## WHAT IS EXPECTED
From the entries below, output the line with "assign rdata_o = rdata_q;" and each following line up to and including the line with "end else begin", exactly as written.

## SOURCE INFORMATION
+ + +

===== config.mk =====
export PLATFORM = sky130hd
export DESIGN_NAME = rxq_flush_fifo
export DESIGN_NICKNAME = d
export VERILOG_FILES = /design/src/rtl/rxq_pkg.sv /design/src/rtl/rxq_arbiter.sv /design/src/rtl/rxq_mem.sv /design/src/rtl/rxq_ptr_ctrl.sv /design/src/rtl/rxq_flush_fifo.sv
export SDC_FILE = /design/constraint.sdc
export NUM_CORES = 1
export LEC_CHECK = 0
export ABC_CLOCK_PERIOD_IN_PS = 3100
export BUFFER_PORTS_ARGS = -buffer_cell sky130_fd_sc_hd__buf_2
export CAP_MARGIN = 40
export CORE_AREA = 2 2 125 127
export CTS_CLUSTER_DIAMETER = 120
export DETAILED_ROUTE_END_ITERATION = 10
export DIE_AREA = 0 0 127 129
export HOLD_SLACK_MARGIN = 0.15
export SLEW_MARGIN = 10
export SYNTH_ARGS = -nofsm -noshare
export SYNTH_HDL_FRONTEND = slang
export SYNTH_SLANG_ARGS = --single-unit

===== constraint.sdc =====
create_clock -name clk -period 3.1 [get_ports clk]
set_input_delay 0.62 -clock clk [delete_from_list [all_inputs] [get_ports clk]]
set_output_delay 0.62 -clock clk [all_outputs]
set_load 0.01 [all_outputs]

===== src/rtl/rxq_pkg.sv =====
package rxq_pkg;

  typedef struct packed {
    logic flush;
    logic push_ok;
    logic push_drop;
    logic pop_ok;
    logic pop_under;
  } rxq_cmd_t;

endpackage


===== src/rtl/rxq_arbiter.sv =====
module rxq_arbiter
  import rxq_pkg::*;
(
  input  logic     push_i,
  input  logic     pop_i,
  input  logic     ctrl_en_i,
  input  logic     abort_pend_i,
  input  logic     abort_clr_rd_i,
  input  logic     full_i,
  input  logic     empty_i,
  output rxq_cmd_t cmd_o
);

  logic flush;
  logic pop_ok;

  assign flush  = ~ctrl_en_i | (abort_pend_i & abort_clr_rd_i);
  assign pop_ok = pop_i & ~empty_i & ~flush;

  always_comb begin
    cmd_o           = '0;
    cmd_o.flush     = flush;
    cmd_o.pop_ok    = pop_ok;
    cmd_o.pop_under = pop_i & empty_i & ~flush;
    cmd_o.push_ok   = push_i & ~flush & (~full_i | pop_ok);
    cmd_o.push_drop = push_i & ~flush & full_i & ~pop_ok;
  end

endmodule


===== src/rtl/rxq_mem.sv =====
module rxq_mem #(
  parameter int DATA_W = 8,
  parameter int DEPTH  = 16,
  parameter int ADDR_W = $clog2(DEPTH)
) (
  input  logic              clk,
  input  logic              we_i,
  input  logic [ADDR_W-1:0] waddr_i,
  input  logic [DATA_W-1:0] wdata_i,
  input  logic              re_i,
  input  logic [ADDR_W-1:0] raddr_i,
  output logic [DATA_W-1:0] rdata_o
);

  logic [DATA_W-1:0] store_r [DEPTH];
  logic [DATA_W-1:0] rdata_q;

  always_ff @(posedge clk) begin
    if (we_i) store_r[waddr_i] <= wdata_i;
  end

  // read-first: a same-address write in this cycle is not seen
  always_ff @(posedge clk) begin
    if (re_i) rdata_q <= store_r[raddr_i];
  end

  assign rdata_o = rdata_q;

endmodule


===== src/rtl/rxq_ptr_ctrl.sv =====
module rxq_ptr_ctrl
  import rxq_pkg::*;
#(
  parameter int DEPTH  = 16,
  parameter int ADDR_W = $clog2(DEPTH),
  parameter int LVL_W  = $clog2(DEPTH + 1)
) (
  input  logic              clk,
  input  logic              rst,
  input  rxq_cmd_t          cmd_i,
  output logic [ADDR_W-1:0] wr_ptr_o,
  output logic [ADDR_W-1:0] rd_ptr_o,
  output logic [LVL_W-1:0]  level_o,
  output logic              full_o,
  output logic              empty_o,
  output logic              overflow_o,
  output logic              underflow_o,
  output logic              rd_zero_o
);

  localparam logic [ADDR_W-1:0] LAST = ADDR_W'(DEPTH - 1);
  localparam logic [LVL_W-1:0]  FULL = LVL_W'(DEPTH);

  logic [ADDR_W-1:0] wr_ptr_q, rd_ptr_q;
  logic [LVL_W-1:0]  level_q, level_nx;
  logic              full_q, empty_q, ovf_q, udf_q, zero_q;

  function automatic logic [ADDR_W-1:0] bump(input logic [ADDR_W-1:0] p);
    return (p == LAST) ? '0 : p + 1'b1;
  endfunction

  always_comb begin
    level_nx = level_q;
    case ({cmd_i.push_ok, cmd_i.pop_ok})
      2'b10:   level_nx = level_q + 1'b1;
      2'b01:   level_nx = level_q - 1'b1;
      default: level_nx = level_q;
    endcase
  end

  always_ff @(posedge clk) begin
    if (rst) begin
      wr_ptr_q <= '0;
      rd_ptr_q <= '0;
      level_q  <= '0;
      full_q   <= 1'b0;
      empty_q  <= 1'b1;
      ovf_q    <= 1'b0;
      udf_q    <= 1'b0;
      zero_q   <= 1'b1;
    end else if (cmd_i.flush) begin
      wr_ptr_q <= '0;
      rd_ptr_q <= '0;
      level_q  <= '0;
      full_q   <= 1'b0;
      empty_q  <= 1'b1;
      ovf_q    <= 1'b0;
      udf_q    <= 1'b0;
    end else begin
      if (cmd_i.push_ok)   wr_ptr_q <= bump(wr_ptr_q);
      if (cmd_i.pop_ok)    rd_ptr_q <= bump(rd_ptr_q);
      if (cmd_i.push_drop) ovf_q    <= 1'b1;
      if (cmd_i.pop_under) udf_q    <= 1'b1;
      if (cmd_i.pop_under) zero_q   <= 1'b1;
      else if (cmd_i.pop_ok) zero_q <= 1'b0;
      level_q <= level_nx;
      full_q  <= (level_nx == FULL);
      empty_q <= (level_nx == '0);
    end
  end

  assign wr_ptr_o    = wr_ptr_q;
  assign rd_ptr_o    = rd_ptr_q;
  assign level_o     = level_q;
  assign full_o      = full_q;
  assign empty_o     = empty_q;
  assign overflow_o  = ovf_q;
  assign underflow_o = udf_q;
  assign rd_zero_o   = zero_q;

endmodule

+ + +

## RESULT OF THE EXERCISE
  assign rdata_o = rdata_q;

endmodule


===== src/rtl/rxq_ptr_ctrl.sv =====
module rxq_ptr_ctrl
  import rxq_pkg::*;
#(
  parameter int DEPTH  = 16,
  parameter int ADDR_W = $clog2(DEPTH),
  parameter int LVL_W  = $clog2(DEPTH + 1)
) (
  input  logic              clk,
  input  logic              rst,
  input  rxq_cmd_t          cmd_i,
  output logic [ADDR_W-1:0] wr_ptr_o,
  output logic [ADDR_W-1:0] rd_ptr_o,
  output logic [LVL_W-1:0]  level_o,
  output logic              full_o,
  output logic              empty_o,
  output logic              overflow_o,
  output logic              underflow_o,
  output logic              rd_zero_o
);

  localparam logic [ADDR_W-1:0] LAST = ADDR_W'(DEPTH - 1);
  localparam logic [LVL_W-1:0]  FULL = LVL_W'(DEPTH);

  logic [ADDR_W-1:0] wr_ptr_q, rd_ptr_q;
  logic [LVL_W-1:0]  level_q, level_nx;
  logic              full_q, empty_q, ovf_q, udf_q, zero_q;

  function automatic logic [ADDR_W-1:0] bump(input logic [ADDR_W-1:0] p);
    return (p == LAST) ? '0 : p + 1'b1;
  endfunction

  always_comb begin
    level_nx = level_q;
    case ({cmd_i.push_ok, cmd_i.pop_ok})
      2'b10:   level_nx = level_q + 1'b1;
      2'b01:   level_nx = level_q - 1'b1;
      default: level_nx = level_q;
    endcase
  end

  always_ff @(posedge clk) begin
    if (rst) begin
      wr_ptr_q <= '0;
      rd_ptr_q <= '0;
      level_q  <= '0;
      full_q   <= 1'b0;
      empty_q  <= 1'b1;
      ovf_q    <= 1'b0;
      udf_q    <= 1'b0;
      zero_q   <= 1'b1;
    end else if (cmd_i.flush) begin
      wr_ptr_q <= '0;
      rd_ptr_q <= '0;
      level_q  <= '0;
      full_q   <= 1'b0;
      empty_q  <= 1'b1;
      ovf_q    <= 1'b0;
      udf_q    <= 1'b0;
    end else begin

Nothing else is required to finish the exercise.